Some Hedge Funds Still Feel Effects Of 2008 Redemptions
04 September 2009 - 5:58AM
Dow Jones News
A year after investors began withdrawing money in a panic from
hedge funds, the surviving funds seem to fall into two camps.
Those funds that were quick to meet redemption requests are, in
many cases, beginning to get new investment inflows again. But
funds that tried to bide their time returning investor money are
often still trying to pay investors back.

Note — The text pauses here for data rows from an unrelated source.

From an optimization exercise on the open Yosys and OpenROAD flow, aimed at small area, a short achievable clock period and few clock cycles per item; shortcuts taken in it are not production practice.
The RTL was checked by simulation tests, not by an equivalence proof against the original design.
Power is estimated from default activity; no workload was simulated.

--- flow/config.mk ---
export PLATFORM = sky130hd
export DESIGN_NAME = inav_decoder
export DESIGN_NICKNAME = inav_decoder
export VERILOG_FILES = /design/flow/design.v
export SDC_FILE = /design/flow/constraint.sdc
export NUM_CORES = 4
export LEC_CHECK = 0
export CAP_MARGIN = 20
export CORE_MARGIN = 2
export CORE_UTILIZATION = 40
export PLACE_DENSITY = 0.6
export SLEW_MARGIN = 20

A year ago, the collapse of credit markets and Lehman Brothers
Holdings Inc. (LEHMQ) led many investors in hedge funds to demand
their money back. Investors can withdraw their money from hedge
funds only periodically. For some hedge funds that allow
redemptions only once a year, September 30 is the first deadline
for investors who want to withdraw cash.
In 2008, September happened to be the month that saw the entire
financial system implode. Fearing big losses, panicky investors
pulled their money out like never before, causing hedge-fund
managers to sell assets just to satisfy those redemptions.
As the end of the year - and subsequent withdrawal deadlines -
approached, many managers slowed redemptions, or stopped them
altogether, to avoid further losses. The redemption cycle pushed
into this year, as many healthy funds were being used as "ATM
machines" by investors who were barred from leaving other
funds.
Steven A. Cohen's SAC Capital Advisors, which, like many others,
experienced redemptions last year, is now receiving inflows,
according to a person familiar with the firm.
Och-Ziff Capital Management LLC (OZM), which lost less than the
average hedge-fund company in 2008 and which had heavy withdrawals
late last year and early in 2009, has had inflows the last two
months, it said in regulatory filings.
Louis Bacon's Moore Capital Management, which makes investors
who wish to leave notify it by the end of October, had high
withdrawals in its better-performing funds, including 50% in its
best fund. But, for the first time in a year, Moore is now
receiving inflows, according to a person familiar with the matter.
Older firms such as Moore Capital have the added advantage of
having longer-term investors who have been through bad times
before. In fact, Moore's funds suffered through worse redemption
problems in 2001 and 2002.
Among managers of funds that halted redemptions, there is a wide
disparity between managers who have since returned the money and
the ones who haven't yet.
Among those who put up "gates" to delay investor withdrawals,
Fortress Investment Group LLC (FIG) was quick to satisfy its
investors. It has paid back about 90% of the money investors asked
to redeem from its Drawbridge funds, and has since lifted the gate
altogether.
Then there is Ken Griffin's Citadel Investment Group, which
suspended redemptions in its flagship funds late last year, and has
yet to lift that suspension. Citadel recently told investors it
will return $250 million by Oct. 1 and more at the end of the year.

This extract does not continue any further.